The thesis contains three scientific papers.
In paper I, we investigated the ecological and environmental factors that facilitate the restoration of the gut microbiome in CS-born infants. Based on a 1-year restoration score defined in our previous work, we quantified how closely the 1-year microbial community of each infant resembled that of vaginally delivered infants. Through 16S rRNA gene sequencing at 1 week and 1 month in the COPSAC cohort, we found that the abundance of Bifidobacterium longum, Bacteroides fragilis, and Bacteroides vulgatus at 1 week predicted a higher degree of restoration at 1 year. The presence of older siblings emerged as a strong environmental factor promoting microbiome restoration, mediated through increased colonization with restoration- associated bacteria and inhibition of Clostridium perfringens. The restoration score, its determinants, and its relationship with later asthma were successfully replicated in the independent CHILD cohort (16S rRNA), highlighting the robustness of these findings. Together, this work identifies specific microbial and environmental targets for early interventions to mitigate the long-term health risks associated with CS delivery.
In paper II, we expanded our previous findings based on 16S rRNA data to metagenomics data in the COPSAC2010 cohort. We profiled not only the taxonomic composition but also the functional development of the gut microbiome at 1 month and 1 year of age using metagenomics sequencing, and investigated how CS affects the gut microbiome composition and its pathways. At 1 month, CS-born infants showed very distinct taxonomic and functional compositions.
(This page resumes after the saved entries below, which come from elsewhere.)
<file path="config.mk">
export PLATFORM = sky130hd
export DESIGN_NAME = gemt_queue
export DESIGN_NICKNAME = d
export VERILOG_FILES = /design/src/rtl/gemt_pkg.sv /design/src/rtl/gemt_queue.sv
export SDC_FILE = /design/constraint.sdc
export NUM_CORES = 1
export LEC_CHECK = 0
export ABC_AREA = 1
export BUFFER_PORTS_ARGS = -buffer_cell sky130_fd_sc_hd__buf_4
export CELL_PAD_IN_SITES_DETAIL_PLACEMENT = 1
export CELL_PAD_IN_SITES_GLOBAL_PLACEMENT = 1
export CORE_MARGIN = 4
export CORE_UTILIZATION = 43
export CTS_CLUSTER_SIZE = 12
export DETAILED_ROUTE_END_ITERATION = 6
export PLACE_DENSITY_LB_ADDON = 0.1
export SETUP_SLACK_MARGIN = 0.1
export SLEW_MARGIN = 10
export SYNTH_ARGS = -nofsm -noshare
export SYNTH_HDL_FRONTEND = slang
export SYNTH_SLANG_ARGS = --single-unit
</file>
<file path="constraint.sdc">
create_clock -name clk -period 2.5 [get_ports clk]
set_clock_uncertainty 0.1 [all_clocks]
set_input_delay 0.5 -clock clk [delete_from_list [all_inputs] [get_ports clk]]
set_output_delay 0.5 -clock clk [all_outputs]
set_load 0.01 [all_outputs]
</file>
By 1 year, taxonomic profiles remained distinguishable by delivery mode, 8whereas pathway profiles largely converged. An increased asthma risk was only associated with 1-year CS microbial scores but not with CS pathway scores (1-year CS microbial score: Generalized Estimating Equation (GEE) Odds ratio (OR) per SD=1.21, 95% confidence interval [1.01,1.45], P=0.03; Adjusted GEE OR=1.23, [1.02,1.48], P=0.03). In conclusion, we confirmed the association between the persistent perturbed microbial composition and asthma risk, but we found no association between the CS-altered pathways and asthma risk, expanding our understanding of the influence of CS delivery on the gut microbiome.
In paper III, we leveraged metagenomic and gut metabolomic data from the CHILD cohort to identify metabolic alterations following CS. We characterized the CS microbial signatures at 3 months and 1 year of age using machine learning models. The association between CS and the gut microbiota composition was more pronounced at 3 months (area under the curve (AUC)=0.78) and attenuated to age 1 year (AUC=0.60). An increased asthma risk was only associated with 1-year CS microbial scores (Odds ratio 1.41[1.12,1.80], P<0.01; adjusted Odds ratio 1.30[1.03,1.68], P=0.03), which is in line with previous work. Extending this, we identified metabolic imbalances associated with 1-year cesarean section microbial scores, marked by elevated tryptophan metabolites in the stool metabolome at 1 year of age. Our results replicate the mediating role of the 1-year cesarean section microbial signature in the association between cesarean section and asthma risk, and provide new insight into possible underlying mechanisms of host-microbe interaction following cesarean section. Collectively, these findings shed light on the relevance of the gut microbiome for asthma in childhood based on different birth cohorts and data layers. In the future, strategies for restoring the gut microbiota may help prevent and alleviate asthma in childhood.